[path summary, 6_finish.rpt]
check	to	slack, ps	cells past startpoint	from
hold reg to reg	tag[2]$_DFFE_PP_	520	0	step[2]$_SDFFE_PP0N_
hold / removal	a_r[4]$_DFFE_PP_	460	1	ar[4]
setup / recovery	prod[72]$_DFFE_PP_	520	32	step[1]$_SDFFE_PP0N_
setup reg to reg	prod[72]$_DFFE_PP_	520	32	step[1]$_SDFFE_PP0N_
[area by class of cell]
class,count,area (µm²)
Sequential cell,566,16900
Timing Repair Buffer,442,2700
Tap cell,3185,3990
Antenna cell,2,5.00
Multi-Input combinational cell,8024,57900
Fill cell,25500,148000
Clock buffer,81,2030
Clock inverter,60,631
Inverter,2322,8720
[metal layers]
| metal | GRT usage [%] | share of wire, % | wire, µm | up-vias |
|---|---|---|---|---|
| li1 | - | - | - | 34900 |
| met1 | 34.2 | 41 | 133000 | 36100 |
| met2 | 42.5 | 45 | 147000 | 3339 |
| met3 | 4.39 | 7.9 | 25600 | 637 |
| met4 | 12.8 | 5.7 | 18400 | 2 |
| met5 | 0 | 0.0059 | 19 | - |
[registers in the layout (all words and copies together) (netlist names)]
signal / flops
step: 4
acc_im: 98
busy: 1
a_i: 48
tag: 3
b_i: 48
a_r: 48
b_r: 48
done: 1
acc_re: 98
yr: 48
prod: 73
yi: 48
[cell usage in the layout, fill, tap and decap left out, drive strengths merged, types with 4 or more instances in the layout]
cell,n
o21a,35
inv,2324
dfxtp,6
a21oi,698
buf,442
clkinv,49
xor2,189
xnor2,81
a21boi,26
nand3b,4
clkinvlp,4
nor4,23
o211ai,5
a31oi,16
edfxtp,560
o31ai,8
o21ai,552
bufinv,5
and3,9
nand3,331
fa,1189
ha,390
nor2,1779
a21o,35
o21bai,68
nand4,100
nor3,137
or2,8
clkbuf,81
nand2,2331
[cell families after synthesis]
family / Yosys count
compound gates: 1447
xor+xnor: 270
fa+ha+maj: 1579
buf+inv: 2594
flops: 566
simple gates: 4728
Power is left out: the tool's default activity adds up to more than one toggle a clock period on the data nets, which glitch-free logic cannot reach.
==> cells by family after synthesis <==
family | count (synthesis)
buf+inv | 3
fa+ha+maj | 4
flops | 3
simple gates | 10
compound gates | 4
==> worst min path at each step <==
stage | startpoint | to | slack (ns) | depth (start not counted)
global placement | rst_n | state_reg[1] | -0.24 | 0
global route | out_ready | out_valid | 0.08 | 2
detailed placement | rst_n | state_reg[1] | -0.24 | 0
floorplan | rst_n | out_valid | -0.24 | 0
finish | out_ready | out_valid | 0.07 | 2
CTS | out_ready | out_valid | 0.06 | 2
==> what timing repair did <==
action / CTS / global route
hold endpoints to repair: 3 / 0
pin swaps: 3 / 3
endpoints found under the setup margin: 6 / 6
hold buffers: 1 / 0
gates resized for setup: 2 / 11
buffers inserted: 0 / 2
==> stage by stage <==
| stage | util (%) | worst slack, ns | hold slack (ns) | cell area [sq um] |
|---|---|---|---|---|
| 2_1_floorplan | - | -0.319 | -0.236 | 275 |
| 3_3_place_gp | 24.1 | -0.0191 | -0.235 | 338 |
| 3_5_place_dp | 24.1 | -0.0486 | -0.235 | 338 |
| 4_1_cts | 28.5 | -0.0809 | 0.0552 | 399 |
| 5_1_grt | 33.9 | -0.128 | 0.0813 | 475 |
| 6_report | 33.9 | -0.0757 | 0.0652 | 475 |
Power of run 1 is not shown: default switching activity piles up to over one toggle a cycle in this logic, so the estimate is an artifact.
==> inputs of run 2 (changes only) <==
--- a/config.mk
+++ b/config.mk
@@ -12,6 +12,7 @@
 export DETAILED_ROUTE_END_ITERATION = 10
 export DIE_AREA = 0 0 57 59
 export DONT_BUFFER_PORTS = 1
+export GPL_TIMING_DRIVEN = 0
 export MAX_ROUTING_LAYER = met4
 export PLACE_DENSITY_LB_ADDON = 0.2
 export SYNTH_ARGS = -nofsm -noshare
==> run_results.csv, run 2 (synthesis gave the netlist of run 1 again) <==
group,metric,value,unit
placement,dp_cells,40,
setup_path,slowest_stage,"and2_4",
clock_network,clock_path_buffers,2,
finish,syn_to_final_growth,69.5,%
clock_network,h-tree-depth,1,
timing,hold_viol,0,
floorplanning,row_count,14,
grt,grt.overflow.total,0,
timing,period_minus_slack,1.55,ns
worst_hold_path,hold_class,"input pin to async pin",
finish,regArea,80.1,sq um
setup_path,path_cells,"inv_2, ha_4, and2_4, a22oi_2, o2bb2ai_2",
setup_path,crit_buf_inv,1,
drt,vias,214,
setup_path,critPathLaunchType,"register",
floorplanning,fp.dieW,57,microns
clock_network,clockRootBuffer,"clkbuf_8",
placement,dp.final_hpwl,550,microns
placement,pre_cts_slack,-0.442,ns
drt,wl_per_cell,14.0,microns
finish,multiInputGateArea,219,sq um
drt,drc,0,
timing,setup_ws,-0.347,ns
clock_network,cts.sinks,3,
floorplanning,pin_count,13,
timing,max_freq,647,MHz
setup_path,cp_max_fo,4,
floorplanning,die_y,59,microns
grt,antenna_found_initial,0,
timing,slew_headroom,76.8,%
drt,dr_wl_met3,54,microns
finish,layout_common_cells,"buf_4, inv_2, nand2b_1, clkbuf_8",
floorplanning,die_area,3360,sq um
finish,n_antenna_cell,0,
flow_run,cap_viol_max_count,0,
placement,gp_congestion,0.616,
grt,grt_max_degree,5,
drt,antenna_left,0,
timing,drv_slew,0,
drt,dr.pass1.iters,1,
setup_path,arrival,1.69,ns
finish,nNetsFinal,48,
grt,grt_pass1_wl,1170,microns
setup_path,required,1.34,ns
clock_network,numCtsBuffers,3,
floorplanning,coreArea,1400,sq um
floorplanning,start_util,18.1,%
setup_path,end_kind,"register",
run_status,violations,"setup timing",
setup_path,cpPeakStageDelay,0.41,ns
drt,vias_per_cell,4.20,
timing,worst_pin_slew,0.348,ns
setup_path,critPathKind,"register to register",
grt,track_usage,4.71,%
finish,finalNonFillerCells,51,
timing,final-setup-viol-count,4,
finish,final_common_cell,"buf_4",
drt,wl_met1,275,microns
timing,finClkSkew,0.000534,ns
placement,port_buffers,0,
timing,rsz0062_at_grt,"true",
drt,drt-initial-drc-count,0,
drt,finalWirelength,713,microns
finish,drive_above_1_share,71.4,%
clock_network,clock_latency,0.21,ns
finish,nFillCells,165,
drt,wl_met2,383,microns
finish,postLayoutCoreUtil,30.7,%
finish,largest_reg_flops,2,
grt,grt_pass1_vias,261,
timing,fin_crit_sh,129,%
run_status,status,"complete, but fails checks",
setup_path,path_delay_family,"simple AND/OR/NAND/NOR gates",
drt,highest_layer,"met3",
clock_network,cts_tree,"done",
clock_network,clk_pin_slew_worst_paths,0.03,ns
--- config.mk ---
export PLATFORM = sky130hd
export DESIGN_NAME = tdpt_divider
export DESIGN_NICKNAME = d
export VERILOG_FILES = /design/src/tdpt_divider.sv
export SDC_FILE = /design/constraint.sdc
export NUM_CORES = 1
export LEC_CHECK = 0
export BUFFER_PORTS_ARGS = -buffer_cell sky130_fd_sc_hd__buf_2
export CELL_PAD_IN_SITES_DETAIL_PLACEMENT = 1
export CELL_PAD_IN_SITES_GLOBAL_PLACEMENT = 1
export CORE_MARGIN = 2
export CORE_UTILIZATION = 35
export CTS_CLUSTER_SIZE = 24
export DETAILED_ROUTE_END_ITERATION = 16
export PLACE_DENSITY = 0.7
export SYNTH_ARGS = -nofsm -noshare
export SYNTH_HDL_FRONTEND = slang
export SYNTH_SLANG_ARGS = --single-unit
--- constraint.sdc ---
create_clock -name clk_i -period 7.8 [get_ports clk_i]
set_input_delay 1.17 -clock clk_i [delete_from_list [all_inputs] [get_ports clk_i]]
set_output_delay 1.17 -clock clk_i [all_outputs]
set_load 0.1 [all_outputs]
--- src/tdpt_divider.sv ---
// Restoring unsigned divider, one quotient bit per cycle.
// Standalone; used by trial_division_prime_test.
module tdpt_divider #(
  parameter int unsigned Width = 32
) (
  input  logic             clk_i,
  input  logic             rst_ni,
  input  logic             start_i,
  input  logic [Width-1:0] dividend_i,
  input  logic [Width-1:0] divisor_i,
  output logic             done_o,
  output logic [Width-1:0] quotient_o,
  output logic [Width-1:0] remainder_o
);

  localparam int unsigned CntW = $clog2(Width);

  logic             busy_q, busy_d;
  logic             done_q, done_d;
  logic [CntW-1:0]  cnt_q, cnt_d;
  logic [Width-1:0] quo_q, quo_d;
  logic [Width-1:0] rem_q, rem_d;
  logic [Width-1:0] dvs_q, dvs_d;
  logic [Width:0]   shifted;
  logic [Width:0]   trial;

  // shift next dividend bit into the partial remainder and try a subtract
  assign shifted = {rem_q, quo_q[Width-1]};
  assign trial   = shifted - {1'b0, dvs_q};

  always_comb begin
    busy_d = busy_q;
    done_d = 1'b0;
    cnt_d  = cnt_q;
    quo_d  = quo_q;
    rem_d  = rem_q;
    dvs_d  = dvs_q;
    if (start_i) begin
      quo_d  = dividend_i;
      rem_d  = '0;
      dvs_d  = divisor_i;
      cnt_d  = CntW'(Width - 1);
      busy_d = 1'b1;
    end else if (busy_q) begin
      if (trial[Width]) begin
        // subtract would go negative: restore
        rem_d = shifted[Width-1:0];
        quo_d = {quo_q[Width-2:0], 1'b0};
      end else begin
        rem_d = trial[Width-1:0];
        quo_d = {quo_q[Width-2:0], 1'b1};
      end
      if (cnt_q == '0) begin
        busy_d = 1'b0;
        done_d = 1'b1;
      end else begin
        cnt_d = cnt_q - CntW'(1);
      end
    end
  end

  // control state
  always_ff @(posedge clk_i or negedge rst_ni) begin
    if (!rst_ni) begin
      busy_q <= 1'b0;
      done_q <= 1'b0;
      cnt_q  <= '0;
    end else begin
      busy_q <= busy_d;
      done_q <= done_d;
      cnt_q  <= cnt_d;
    end
  end

  // datapath
  always_ff @(posedge clk_i) begin
    quo_q <= quo_d;
    rem_q <= rem_d;
    dvs_q <= dvs_d;
  end

  assign done_o      = done_q;
  assign quotient_o  = quo_q;
  assign remainder_o = rem_q;

endmodule

Yosys cells after proc, flatten, opt, wreduce, memory -nomap -nowiden:

Cells that the tools add are included.

* bits in registers: 103
* word-level logic and storage cells: 25

* add/subtract/negate cells: 2
* equality and inequality tests: 1
* mux-type cells: 13
* reduce and logical (&&, ||, !) cells: 3

Operators with widths (number)
* 32-bit two-way mux: 3
* 33-bit by 32-bit subtractor with 33-bit output: 1
* 5-bit two-way mux: 3
* 1-bit two-way mux: 7
* 5-bit zero test: 1
* 5-bit by 1-bit subtractor with 5-bit output (second input constant): 1
* 2-bit inequality test (second input constant): 1
* 2-bit AND reduction: 1
* 2-bit nonzero test: 1

Logic depth before layout (Yosys ltp):

* depth in word-level cells: 4
* depth in mapped cells: 14

Worst setup path after synthesis:

No wires, ideal clock.

* path kind: reg-to-reg
* start: register quo_q[31] (netlist: quotient_o[31])
* end: register rem_q[18] (netlist: remainder_o[18])
* library setup time: 0.125 ns
* data arrival time: 3.240 ns
* required time: 7.675 ns
* setup slack: 4.435 ns
* stages on the path, launching flop included: 13
* buffers on the path: 0
* clock period less this slack: 3.365 ns
* path through: edfxtp_1 > inv_1 > ha_1 > fa_1 > nand2b_1 > a21oi_2 > o21ai_0 > o221ai_1 > nor2_1 > o21ai_0 > a21oi_1 > and3_1 > o41a_1

* word-level cells in the longest chain between the ends: 2

RTL lines
* from (decl): RTL line 21 `logic [Width-1:0] quo_q, quo_d;`
* from (signal assigned): RTL line 77 `quo_q <= quo_d;`
* 33-bit by 32-bit subtractor with 33-bit output: RTL line 29 `assign trial = shifted - {1'b0, dvs_q};`
* 32-bit two-way mux: RTL line 45 `if (trial[Width]) begin`
* to (signal assigned): RTL line 78 `rem_q <= rem_d;`
* to (decl): RTL line 22 `logic [Width-1:0] rem_q, rem_d;`

No other way between the ends.
A chain may end at the register's enable or synchronous reset.

Worst setup path in the final report:

* start: register quo_q[31] (netlist: quotient_o[31])
* end: register rem_q[5] (netlist: remainder_o[5])

Same word-level chain as after synthesis.
--- config.mk ---
export PLATFORM = sky130hd
export DESIGN_NAME = rrw_weight_div
export DESIGN_NICKNAME = d
export VERILOG_FILES = /design/src/rtl/core/rrw_pkg.sv /design/src/rtl/core/rrw_weight_div.sv
export SDC_FILE = /design/constraint.sdc
export NUM_CORES = 2
export LEC_CHECK = 0
export BUFFER_PORTS_ARGS = -buffer_cell sky130_fd_sc_hd__buf_4
export CAP_MARGIN = 20
export CORE_UTILIZATION = 40
export CTS_BUF_LIST = sky130_fd_sc_hd__clkbuf_8
export DETAILED_ROUTE_END_ITERATION = 8
export SETUP_SLACK_MARGIN = 0.05
export SKIP_CTS_REPAIR_TIMING = 1
export SLEW_MARGIN = 5
export SYNTH_ARGS = -nofsm -noshare
export SYNTH_HDL_FRONTEND = slang
export SYNTH_SLANG_ARGS = --single-unit
--- constraint.sdc ---
create_clock -name i_clk -period 9 [get_ports i_clk]
set_input_delay 1.8 -clock i_clk [delete_from_list [all_inputs] [get_ports i_clk]]
set_output_delay 1.8 -clock i_clk [all_outputs]
set_load 0.01 [all_outputs]
### src/rtl/core/rrw_pkg.sv
// Shared constants, codes and stage-to-stage structs of the robust residual weight block.
`timescale 1ns / 1ps

package rrw_pkg;

    // Field and datapath widths.
    localparam int RES_W  = 32;           // residual, signed Q16.16
    localparam int FRAC_W = 16;           // fraction bits of Q16.16 and Q1.16
    localparam int U_W    = 32;           // scaled magnitude u, unsigned Q16.16
    localparam int W_W    = 17;           // weight, unsigned Q1.16
    localparam int C_W    = 19;           // bits of u below the bisquare cutoff
    localparam int SQ_W   = 2 * C_W;      // u squared, also the second divider remainder
    localparam int DATA_W = 32;           // configuration data
    localparam int ADDR_W = 3;            // byte address of two 32-bit registers

    // Tuning constants in fixed point.
    localparam logic [U_W-1:0]  HUBER_K = 32'd88146;          // 1.345 in Q16.16
    localparam logic [U_W-1:0]  BISQ_C  = 32'd307036;         // 4.685 in Q16.16
    localparam logic [SQ_W-1:0] BISQ_C2 = 38'd94271105296;    // BISQ_C squared
    localparam logic [W_W-1:0]  ONE_Q16 = 17'd65536;          // 1.0 in Q1.16

    typedef enum logic {
        MODE_HUBER = 1'b0,
        MODE_TUKEY = 1'b1
    } t_mode;

    typedef enum logic {
        REG_SIGMA = 1'b0,
        REG_MODE  = 1'b1
    } t_reg_idx;

    typedef struct packed {
        logic [U_W-1:0] sigma;
        t_mode          mode;
    } t_cfg;

    // Result of the ratio divider, already saturated.
    typedef struct packed {
        logic           valid;
        logic [U_W-1:0] u;
    } t_ratio;

    // Result of the weight divider with the range flags of u.
    typedef struct packed {
        logic              valid;
        logic              le_k;    // u at or below the Huber knee
        logic              ge_c;    // u at or beyond the bisquare cutoff
        logic [FRAC_W-1:0] quo;
    } t_wq;

endpackage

************

Each line from the first line of the entries up to and including the line containing "Fill cell,25500,148000" should be transcribed exactly, with all other lines left out.

▶ ANSWER TO THIS PROBLEM:
[path summary, 6_finish.rpt]
check	to	slack, ps	cells past startpoint	from
hold reg to reg	tag[2]$_DFFE_PP_	520	0	step[2]$_SDFFE_PP0N_
hold / removal	a_r[4]$_DFFE_PP_	460	1	ar[4]
setup / recovery	prod[72]$_DFFE_PP_	520	32	step[1]$_SDFFE_PP0N_
setup reg to reg	prod[72]$_DFFE_PP_	520	32	step[1]$_SDFFE_PP0N_
[area by class of cell]
class,count,area (µm²)
Sequential cell,566,16900
Timing Repair Buffer,442,2700
Tap cell,3185,3990
Antenna cell,2,5.00
Multi-Input combinational cell,8024,57900
Fill cell,25500,148000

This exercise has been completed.